Tag: Meditation (Page 2 of 2)

Appearances can deceive

I love this quote from The 5-minute Meditator, a book about ‘spot meditations’:

A person in a Buddhist centre, sitting cross-legged with his eyes closed for an hour, may be completely unfocused and not meditating at all. He could be daydreaming, falling asleep or thinking about everything at random. Conversely, someone who is fully present while preparing food or walking to the shops is meditating beautifully.

This is valid not only about meditation. There is the classic You can’t judge a book by its cover, before you can judge something you need to take a closer look at it.

This was originally posted at another (now extinct) blog of mine.

Scientists probe meditation secrets

When browsing the net about meditation I came across an article at BBC: Scientists probe meditation secrets. The article says that scientists are beginning to uncover evidence that meditation has a tangible effect on the brain.

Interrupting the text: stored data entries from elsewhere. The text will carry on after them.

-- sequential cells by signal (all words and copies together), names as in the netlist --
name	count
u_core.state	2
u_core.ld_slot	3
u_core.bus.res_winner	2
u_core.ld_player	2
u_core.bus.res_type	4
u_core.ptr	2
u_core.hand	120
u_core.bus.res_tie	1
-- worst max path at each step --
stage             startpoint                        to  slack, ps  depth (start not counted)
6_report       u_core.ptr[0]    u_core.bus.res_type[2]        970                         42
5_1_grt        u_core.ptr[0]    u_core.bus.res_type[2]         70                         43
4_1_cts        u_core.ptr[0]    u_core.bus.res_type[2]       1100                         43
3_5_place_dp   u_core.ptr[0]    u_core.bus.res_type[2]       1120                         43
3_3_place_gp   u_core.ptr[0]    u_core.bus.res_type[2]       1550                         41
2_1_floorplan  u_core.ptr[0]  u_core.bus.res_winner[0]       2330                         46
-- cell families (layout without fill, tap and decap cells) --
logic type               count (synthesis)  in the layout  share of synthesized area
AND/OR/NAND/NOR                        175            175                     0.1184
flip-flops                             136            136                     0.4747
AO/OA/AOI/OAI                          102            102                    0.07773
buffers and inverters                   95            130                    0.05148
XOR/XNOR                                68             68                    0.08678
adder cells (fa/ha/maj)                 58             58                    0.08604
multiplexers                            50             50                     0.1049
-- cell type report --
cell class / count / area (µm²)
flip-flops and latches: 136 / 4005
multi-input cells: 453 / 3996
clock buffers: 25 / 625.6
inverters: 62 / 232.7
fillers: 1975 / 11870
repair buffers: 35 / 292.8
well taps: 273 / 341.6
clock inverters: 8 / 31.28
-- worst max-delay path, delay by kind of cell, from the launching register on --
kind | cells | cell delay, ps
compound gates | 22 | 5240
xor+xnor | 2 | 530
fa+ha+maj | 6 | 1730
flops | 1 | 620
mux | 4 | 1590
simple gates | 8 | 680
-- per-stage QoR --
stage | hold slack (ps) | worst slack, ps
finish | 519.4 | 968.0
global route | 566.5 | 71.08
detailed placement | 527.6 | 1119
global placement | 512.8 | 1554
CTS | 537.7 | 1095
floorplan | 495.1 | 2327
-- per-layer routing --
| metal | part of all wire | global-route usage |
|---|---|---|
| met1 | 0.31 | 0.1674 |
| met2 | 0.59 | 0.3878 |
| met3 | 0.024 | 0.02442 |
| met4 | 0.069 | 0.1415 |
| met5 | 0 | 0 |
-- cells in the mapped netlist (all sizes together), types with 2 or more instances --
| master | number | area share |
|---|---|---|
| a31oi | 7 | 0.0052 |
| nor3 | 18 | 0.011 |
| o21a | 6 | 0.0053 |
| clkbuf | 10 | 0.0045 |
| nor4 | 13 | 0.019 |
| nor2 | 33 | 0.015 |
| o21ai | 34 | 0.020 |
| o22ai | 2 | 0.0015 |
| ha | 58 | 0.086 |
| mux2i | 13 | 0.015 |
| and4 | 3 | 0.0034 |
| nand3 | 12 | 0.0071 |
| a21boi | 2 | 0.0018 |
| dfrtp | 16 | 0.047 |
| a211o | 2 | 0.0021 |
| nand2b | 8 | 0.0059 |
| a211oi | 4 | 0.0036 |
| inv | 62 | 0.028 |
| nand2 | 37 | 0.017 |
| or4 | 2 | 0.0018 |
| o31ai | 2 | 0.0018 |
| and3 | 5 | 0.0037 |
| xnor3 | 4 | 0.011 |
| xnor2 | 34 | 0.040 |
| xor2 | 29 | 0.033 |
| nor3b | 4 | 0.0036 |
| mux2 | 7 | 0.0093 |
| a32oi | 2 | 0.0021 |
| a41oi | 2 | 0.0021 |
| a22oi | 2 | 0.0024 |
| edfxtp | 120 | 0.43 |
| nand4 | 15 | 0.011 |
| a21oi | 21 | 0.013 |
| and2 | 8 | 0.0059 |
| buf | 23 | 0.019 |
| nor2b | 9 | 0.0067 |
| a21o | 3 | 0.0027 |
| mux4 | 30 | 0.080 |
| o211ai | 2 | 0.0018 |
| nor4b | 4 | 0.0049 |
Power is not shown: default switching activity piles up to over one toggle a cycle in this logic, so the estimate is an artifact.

Research into the health claims made for meditation has limitations and few conclusions can be reached, partly because meditation is rarely isolated – it is often practised alongside other lifestyle changes such as diet, or exercise, or as part of group therapy.

The BBC article is interesting, it says that:

It is a new area of research, but indications are intriguing and suggest that meditation may have a measurable impact on the brain.

This was originally posted at another (now extinct) blog of mine.

Meditation T-shirt

I browsed YogaDirect.com and found a yoga T-Shirt with text about meditation. The text made me smile:

“Meditation – Better than sitting around all day doing nothing…”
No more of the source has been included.